Even the head of country’s Coalition of Creators and Content Industries has said that “we have no desire to criminalize Internet users who download illegally,”
Recently the European Union dropped an amendment from its upcoming Telcoms Package that would have prevented member countries from disconnecting illegal file sharers from the internet.
So the plan in Spain is to aggressively pursue and prosecute operators of sites that blatantly infringe on copyrights. Such is the case with last spring’s trial of Madrid-based Blubster. The court had promised a decision in September but it has yet to be handed down.
Also on Monday, a Norwegian court ruled against the IFPI and in favor of ISP Telenor. The court ruled that Telenor in not illegally contributing to copyright violations by The Pirate Bay and subsequently there is no basis to force it to block the site, saying “Telenor and other Internet providers, including private companies, may have to do an evaluation on whether an Internet page or service shall be blocked or not. This is an evaluation normally assigned to the authorities, and in the court’s view, today’s situation makes it unnatural to assign such responsibility to private companies.”
Meanwhile Francis Gurry, director-general of the UN’s World Intellectual Property Organization (WIPO), gave a speech today at the opening of India’s 5th International Forum on Creativity and Inventions saying the answer to illegal downloading is not “putting teenagers in jail.” But he added, “Part of the battle here is to sensitize the public to the fact that there is a real issue involved. It is not simply a victimless crime.”
Ragnar Kårhus, Head of Telenor Norway, hit the nail on the head when he said “The problem is that the business model for selling digital content is in many ways old-fashioned and has not adapted to the reality of the Internet. The problem is not the ISPs, rather the rights holders themselves.”
It all comes back to the rights holders. OK. Let’s acknowledge that they have a massive problem. Even though record labels are making some progress with ISP’s in Europe to help them police illegal file sharing, not every ISP and EU nation is up for that. There is no “one size fits all” solution.

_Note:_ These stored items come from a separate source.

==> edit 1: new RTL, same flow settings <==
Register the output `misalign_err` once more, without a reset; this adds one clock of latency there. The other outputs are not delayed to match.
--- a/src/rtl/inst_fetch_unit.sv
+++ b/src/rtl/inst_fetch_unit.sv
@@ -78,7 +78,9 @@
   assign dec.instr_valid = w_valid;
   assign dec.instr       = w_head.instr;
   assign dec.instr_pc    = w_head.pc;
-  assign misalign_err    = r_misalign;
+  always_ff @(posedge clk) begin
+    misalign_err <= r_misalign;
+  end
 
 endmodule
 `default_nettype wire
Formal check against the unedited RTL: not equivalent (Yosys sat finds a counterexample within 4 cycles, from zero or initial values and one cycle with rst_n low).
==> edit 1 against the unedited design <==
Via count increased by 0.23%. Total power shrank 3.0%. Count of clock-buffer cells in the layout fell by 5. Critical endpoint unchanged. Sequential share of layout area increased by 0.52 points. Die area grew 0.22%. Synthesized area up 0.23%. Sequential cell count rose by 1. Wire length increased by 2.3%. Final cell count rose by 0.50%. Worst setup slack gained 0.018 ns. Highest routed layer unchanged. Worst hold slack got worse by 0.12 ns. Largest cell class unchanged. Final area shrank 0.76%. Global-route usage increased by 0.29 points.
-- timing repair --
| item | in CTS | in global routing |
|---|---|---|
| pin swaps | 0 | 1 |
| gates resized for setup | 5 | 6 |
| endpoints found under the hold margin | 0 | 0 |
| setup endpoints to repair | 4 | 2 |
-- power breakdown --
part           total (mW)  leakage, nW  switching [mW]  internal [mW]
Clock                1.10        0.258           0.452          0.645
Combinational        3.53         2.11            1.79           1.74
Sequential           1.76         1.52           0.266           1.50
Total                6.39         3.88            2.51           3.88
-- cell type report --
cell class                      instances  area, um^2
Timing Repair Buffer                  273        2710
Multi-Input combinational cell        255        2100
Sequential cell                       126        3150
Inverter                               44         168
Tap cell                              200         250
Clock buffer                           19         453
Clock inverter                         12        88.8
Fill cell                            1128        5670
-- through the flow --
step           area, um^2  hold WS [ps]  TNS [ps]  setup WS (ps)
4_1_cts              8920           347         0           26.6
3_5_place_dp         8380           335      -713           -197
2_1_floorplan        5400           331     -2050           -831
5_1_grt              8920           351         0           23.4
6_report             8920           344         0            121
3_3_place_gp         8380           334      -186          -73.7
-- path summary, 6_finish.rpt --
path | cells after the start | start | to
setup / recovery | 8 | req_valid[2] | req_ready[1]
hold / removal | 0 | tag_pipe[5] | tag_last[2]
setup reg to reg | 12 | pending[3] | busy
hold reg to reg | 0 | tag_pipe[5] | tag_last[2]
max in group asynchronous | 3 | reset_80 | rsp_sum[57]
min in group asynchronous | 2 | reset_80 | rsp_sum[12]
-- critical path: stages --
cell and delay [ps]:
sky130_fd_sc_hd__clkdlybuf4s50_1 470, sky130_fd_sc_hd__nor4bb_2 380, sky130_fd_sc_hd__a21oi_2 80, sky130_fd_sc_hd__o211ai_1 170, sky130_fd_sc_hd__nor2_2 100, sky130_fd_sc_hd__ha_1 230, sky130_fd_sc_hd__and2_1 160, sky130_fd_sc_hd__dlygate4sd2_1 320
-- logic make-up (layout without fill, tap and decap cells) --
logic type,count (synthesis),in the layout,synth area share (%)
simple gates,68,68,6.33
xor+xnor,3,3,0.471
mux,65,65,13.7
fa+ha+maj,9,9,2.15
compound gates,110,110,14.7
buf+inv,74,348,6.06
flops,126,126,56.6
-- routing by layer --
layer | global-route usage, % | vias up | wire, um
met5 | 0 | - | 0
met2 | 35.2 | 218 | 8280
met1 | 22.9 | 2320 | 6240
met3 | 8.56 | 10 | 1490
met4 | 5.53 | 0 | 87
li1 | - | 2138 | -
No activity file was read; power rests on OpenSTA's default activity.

The only real solution is to develop products and models that consumers want to pay for. Here again, it doesn’t have to be one size fits all. Itunes can easily coexist with other services, but there has to be a realistic willingness on the part of labels to face the market conditions together with music service providers. And that means pricing. Recording companies and music publishers can’t just go on looking for someone else to take care of their problems for them. They must adapt to the new marketplace. Lower licensing fees and bold experimentation are desperately needed if they have any chance of at all of surviving. Otherwise innovation and investment will be thwarted and it will be back to business as usual. And for the recording industry, that would not be a pretty picture.